最終桁の桁上がり信号はオーバーフロー OF とします。これを 5 ビット目として扱うことも可能です。ただし、出力の最大値は 0b11110 です。
全加算器回路図
図 2 が、全加算器の回路図 (再掲) です。
入力信号は A、B です。下位からの桁上がり入力は CI、上位への桁上がり出力は CO です。
全体を FullAdder とし、1 つのパーツとしてあつかいます。4 ビット加算器には、FullAdder が 4 個必要なので、この回路を 4 組つくります。
上にも書きましたが、半加算器は使いません。
入力信号回路図
加算器だけつくっても、なにも起こりません。信号を入力し、出力を確認できるようにする必要がありますね。教科書にはでてこない (;´Д`)
入力信号は、4 ビットバイナリ信号を 2 組、用意します。
今回は簡単に、8 ビットのディップスイッチを使いました。左側 1~4 を信号 A、右側 5~8 を信号 B としています。
R1~R8 はプルダウン抵抗です。なぜこの抵抗が必要か? 一言でいうと、0 をつくるため、です。
そのほか、たとえばカウンタの出力をもってくるとか、Arduino で出力させるとか、どんな方法でもいいです。お好みで。
出力信号表示回路図
出力信号の確認のための表示回路です。
4 ビット信号なので、LED を 4 個ならべます。16 進表示ができる表示器ならなんでもいいです。お好みで。
オーバーフロー表示も LED です。
さらに上位桁へわたす桁上がり信号でもあり、5 ビット目でもあり、考え方、用途次第で、お好きなように。
使った LED は高輝度タイプでしたので、電流値を 1mA 以下としています。明るさは充分です。
LED に合わせて、抵抗値を調整して下さい。
ブレッドボードのようす
あ、ブレッドボード回路図ではありません。じっさいにつくったよ、という証拠写真 (;´Д`) です。
そういえば、実体配線図ってのは、俺が子どもだったころにもあった。当時は、真空管ラジオとかだったけど。でも、意味わかんねぇと思って、回路図をみるようになった。単なる線のつながりではなくて、どういう意味のある接続かを理解することが、回路の理解につながったと思います。
ってことで、じっさいに組み立てた 4 ビット加算器のブレッドボードの写真です。
左下が入力信号回路、8 ビットのディップスイッチです。右下が出力表示回路、LED が 5 個並んでいます。
わかりにくいですが、入力が 0b0100 と 0b0101 で、出力が 0b1001 となっています。つまり、4+5=9 の加算ができています。

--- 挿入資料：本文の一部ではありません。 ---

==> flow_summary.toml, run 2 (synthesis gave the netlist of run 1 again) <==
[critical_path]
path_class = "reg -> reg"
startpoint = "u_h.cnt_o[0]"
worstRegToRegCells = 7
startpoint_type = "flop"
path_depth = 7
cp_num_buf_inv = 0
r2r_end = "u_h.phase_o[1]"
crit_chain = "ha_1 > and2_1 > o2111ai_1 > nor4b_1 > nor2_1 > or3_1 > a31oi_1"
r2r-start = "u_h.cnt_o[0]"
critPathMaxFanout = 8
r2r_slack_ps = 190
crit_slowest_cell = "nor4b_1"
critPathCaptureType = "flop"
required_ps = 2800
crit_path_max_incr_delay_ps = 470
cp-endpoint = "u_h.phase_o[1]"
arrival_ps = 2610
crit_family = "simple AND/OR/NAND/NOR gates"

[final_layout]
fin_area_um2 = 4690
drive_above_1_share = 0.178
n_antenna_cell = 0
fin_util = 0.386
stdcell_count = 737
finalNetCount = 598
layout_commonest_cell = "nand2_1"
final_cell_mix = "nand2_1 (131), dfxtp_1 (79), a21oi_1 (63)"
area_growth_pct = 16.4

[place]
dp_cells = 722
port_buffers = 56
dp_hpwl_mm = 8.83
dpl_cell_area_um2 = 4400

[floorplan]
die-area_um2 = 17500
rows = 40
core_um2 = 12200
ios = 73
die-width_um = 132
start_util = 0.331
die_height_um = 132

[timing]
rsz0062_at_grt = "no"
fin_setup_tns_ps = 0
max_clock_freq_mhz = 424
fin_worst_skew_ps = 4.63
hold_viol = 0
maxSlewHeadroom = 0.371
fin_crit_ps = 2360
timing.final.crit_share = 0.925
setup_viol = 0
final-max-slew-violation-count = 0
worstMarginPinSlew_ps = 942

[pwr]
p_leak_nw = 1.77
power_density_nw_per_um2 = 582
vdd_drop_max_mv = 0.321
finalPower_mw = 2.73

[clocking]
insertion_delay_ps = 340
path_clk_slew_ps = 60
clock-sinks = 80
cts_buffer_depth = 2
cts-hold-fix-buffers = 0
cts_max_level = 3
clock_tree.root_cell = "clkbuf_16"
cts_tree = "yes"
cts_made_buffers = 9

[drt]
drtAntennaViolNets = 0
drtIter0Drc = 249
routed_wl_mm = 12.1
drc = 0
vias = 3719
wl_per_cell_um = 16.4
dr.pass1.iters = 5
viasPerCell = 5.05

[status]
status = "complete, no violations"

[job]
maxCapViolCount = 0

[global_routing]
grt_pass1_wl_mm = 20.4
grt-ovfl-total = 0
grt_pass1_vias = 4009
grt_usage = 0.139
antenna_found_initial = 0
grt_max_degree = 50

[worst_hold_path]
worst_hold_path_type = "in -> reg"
--- src/rtl/sample_capture_scheduler.sv ---
// sample_capture_scheduler
// Drives capture into a NUM_CHANNELS x SAMPLES_DEPTH x 8-bit shift-buffer bank.
// A programmable divider produces a sample tick. Each tick starts a fixed-length
// scan that visits every channel once and strobes a write for enabled channels.
// The bank has one access port. Capture writes always own it and host reads get
// the idle cycles. The block also tracks completed frames (fill) and dropped ticks
// (overrun).
// Optional build macro: SCHED_OVERRUN_CNT_EN adds an 8-bit saturating count of
// dropped ticks (overrun_cnt).
//
// Read handshake: the host raises rd_req with rd_ch and holds both until it sees
// rd_gnt. rd_gnt is a single-cycle pulse. In that cycle the bank port belongs to
// the reader, and rd_gnt_ch holds the channel that was captured. A cycle is granted
// only when no capture write is scheduled in it. While rd_req stays high, one idle
// cycle always separates consecutive grants.
module sample_capture_scheduler #(
  parameter int NUM_CHANNELS   = 14,
  parameter int SAMPLES_DEPTH  = 10,
  parameter int DIV_WIDTH      = 16,
  localparam int CH_W          = $clog2(NUM_CHANNELS),
  localparam int FILL_W        = $clog2(SAMPLES_DEPTH + 1)
) (
  input  logic                    clk,
  input  logic                    reset,
  input  logic                    en,
  input  logic [DIV_WIDTH-1:0]    period,
  input  logic [NUM_CHANNELS-1:0] ch_mask,
  input  logic                    clr,
  output logic                    wr_en,
  output logic [CH_W-1:0]         wr_ch,
  output logic                    frame_done,
  output logic [FILL_W-1:0]       fill,
  output logic                    buf_full,
  output logic                    overrun,
`ifdef SCHED_OVERRUN_CNT_EN
  output logic [7:0]              overrun_cnt,
`endif
  input  logic                    rd_req,
  input  logic [CH_W-1:0]         rd_ch,
  output logic                    rd_gnt,
  output logic [CH_W-1:0]         rd_gnt_ch,
  output logic [1:0]              fsm_state
);

  typedef enum logic [1:0] {
    ST_IDLE = 2'd0,
    ST_WAIT = 2'd1,
    ST_SCAN = 2'd2
  } state_t;

  // A scan lasts NUM_CHANNELS cycles. Allowing one more cycle keeps a tick from
  // ever landing inside a scan.
  localparam logic [DIV_WIDTH-1:0] MIN_PERIOD = DIV_WIDTH'(NUM_CHANNELS + 1);
  localparam logic [CH_W-1:0]      LAST_IDX   = CH_W'(NUM_CHANNELS - 1);
  localparam logic [FILL_W-1:0]    FULL_LEVEL = FILL_W'(SAMPLES_DEPTH);

  state_t                  state;
  logic [DIV_WIDTH-1:0]    divider;
  logic [CH_W-1:0]         idx;
  logic [NUM_CHANNELS-1:0] mask_q;
  logic                    end_q;

  logic [DIV_WIDTH-1:0]    eff_period;
  logic [DIV_WIDTH-1:0]    tick_count;
  logic                    tick;
  logic                    drop;
  logic                    wr_en_next;
  logic                    gnt_next;
  logic [FILL_W-1:0]       fill_next;

  assign fsm_state = state;

  // Next-cycle decisions: period clamp, tick detect, write/grant and fill update.
  always_comb begin
    eff_period = (period < MIN_PERIOD) ? MIN_PERIOD : period;
    tick_count = eff_period - DIV_WIDTH'(1);
    // If period is lowered while the divider is already past the new terminal
    // count, ">=" lets the divider recover on the next cycle. Without it the
    // divider would run all the way round.
    tick       = (divider >= tick_count);
    drop       = (state == ST_SCAN) && tick;
    wr_en_next = (state == ST_SCAN) && mask_q[idx];
    gnt_next   = rd_req && !rd_gnt && !wr_en_next;
    fill_next  = fill;
    if (clr) begin
      fill_next = '0;
    end else if (end_q && (fill != FULL_LEVEL)) begin
      fill_next = fill + FILL_W'(1);
    end
  end

  // Scheduler FSM, divider, scan index and all registered outputs.
  always_ff @(posedge clk) begin
    if (reset) begin
      state      <= ST_IDLE;
      divider    <= '0;
      idx        <= '0;
      mask_q     <= '0;
      end_q      <= 1'b0;
      wr_en      <= 1'b0;
      wr_ch      <= '0;
      frame_done <= 1'b0;
      fill       <= '0;
      buf_full   <= 1'b0;
      overrun    <= 1'b0;
      rd_gnt     <= 1'b0;
      rd_gnt_ch  <= '0;
    end else begin
      wr_en      <= wr_en_next;
      end_q      <= 1'b0;
      frame_done <= end_q;
      fill       <= fill_next;
      buf_full   <= (fill_next == FULL_LEVEL);
      rd_gnt     <= gnt_next;
      if (gnt_next) begin
        rd_gnt_ch <= rd_ch;
      end
      if (clr) begin
        overrun <= 1'b0;
      end else if (drop) begin
        overrun <= 1'b1;
      end

      case (state)
        ST_IDLE: begin
          divider <= '0;
          if (en) begin
            state <= ST_WAIT;
          end
        end
        ST_WAIT: begin
          if (!en) begin
            state   <= ST_IDLE;
            divider <= '0;
          end else if (tick) begin
            divider <= '0;
            mask_q  <= ch_mask;
            idx     <= '0;
            state   <= ST_SCAN;
          end else begin
            divider <= divider + DIV_WIDTH'(1);
          end
        end
        ST_SCAN: begin
          wr_ch <= idx;
          // The divider keeps running through the scan. A tick that lands here
          // is dropped and recorded as an overrun.
          if (tick) begin
            divider <= '0;
          end else begin
            divider <= divider + DIV_WIDTH'(1);
          end
          if (idx == LAST_IDX) begin
            end_q <= 1'b1;
            idx   <= '0;
            if (en) begin
              state <= ST_WAIT;
            end else begin
              state   <= ST_IDLE;
              divider <= '0;
            end
          end else begin
            idx <= idx + CH_W'(1);
          end
        end
        default: begin
          state   <= ST_IDLE;
          divider <= '0;
        end
      endcase
    end
  end

`ifdef SCHED_OVERRUN_CNT_EN
  // Saturating count of dropped ticks. It is cleared together with the sticky flag.
  always_ff @(posedge clk) begin
    if (reset || clr) begin
      overrun_cnt <= '0;
    end else if (drop && (overrun_cnt != 8'hFF)) begin
      overrun_cnt <= overrun_cnt + 8'd1;
    end
  end
`endif

endmodule
<file path="config.mk">
export PLATFORM = sky130hd
export DESIGN_NAME = axi_addr_xlate
export DESIGN_NICKNAME = d
export VERILOG_FILES = /design/src/rtl/axi_addr_xlate_pkg.sv /design/src/rtl/axi_addr_xlate_chan.sv /design/src/rtl/axi_addr_xlate.sv
export SDC_FILE = /design/constraint.sdc
export NUM_CORES = 2
export LEC_CHECK = 0
export CORE_ASPECT_RATIO = 1.25
export CORE_MARGIN = 3
export CORE_UTILIZATION = 25
export CTS_CLUSTER_DIAMETER = 150
export DETAILED_ROUTE_END_ITERATION = 10
export SLEW_MARGIN = 20
export SYNTH_ARGS = -nofsm -noshare
export SYNTH_HDL_FRONTEND = slang
export SYNTH_SLANG_ARGS = --single-unit
</file>
<file path="constraint.sdc">
create_clock -name clk_i -period 4 [get_ports clk_i]
set_input_delay 0.8 -clock clk_i [delete_from_list [all_inputs] [get_ports clk_i]]
set_output_delay 0.8 -clock clk_i [all_outputs]
set_load 0.01 [all_outputs]
</file>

中央の IC がゲート IC です。左から、XOR、AND、OR ゲートで、2 組の全加算器です。それが左右 2 組で、計 4 組の全加算器になっています。
おなじものをもう 1 セットつくれば、8 ビット加算器にできます。半加算器を使ってないので、何セットでもつないじゃってください (^_^;)
動作の確認
動作を確認しておきましょう。
シミュレーションでもやったように、いろいろな入力を与えて、加算された出力が得られればオッケーです。
いくつか撮影してみました (図 6)。
上: 0b0001 + 0b0101 = 0b0110
中央:0b1010 + 0b0010 = 0b1100
下: 0b1111 + 0b0011 = 0b0010 (overflow)
うまく加算できていますね。
ちなみに下の加算は、0b1111 + 0b0011 = 0b10010 (18d) と解釈することもできます。
製作後記
4 ビット加算器を製作し、動作を確認してみました。
ロジック回路で組むのはもう少しめんどうかなぁとか思っていたのですが、前にデジタル時計のカウンタ回路をいくつもつくっているので、慣れちゃって、簡単でした。8 ビット加算器でもよかったかな、とか思っちゃうくらい。
で、つくりながら考えたのですが、カウンタって、ある数に 1 を加算していくって回路ですよね。つまり、加算器でカウンタ回路がつくれる、ってこと。
それ、やってみようじゃありませんか。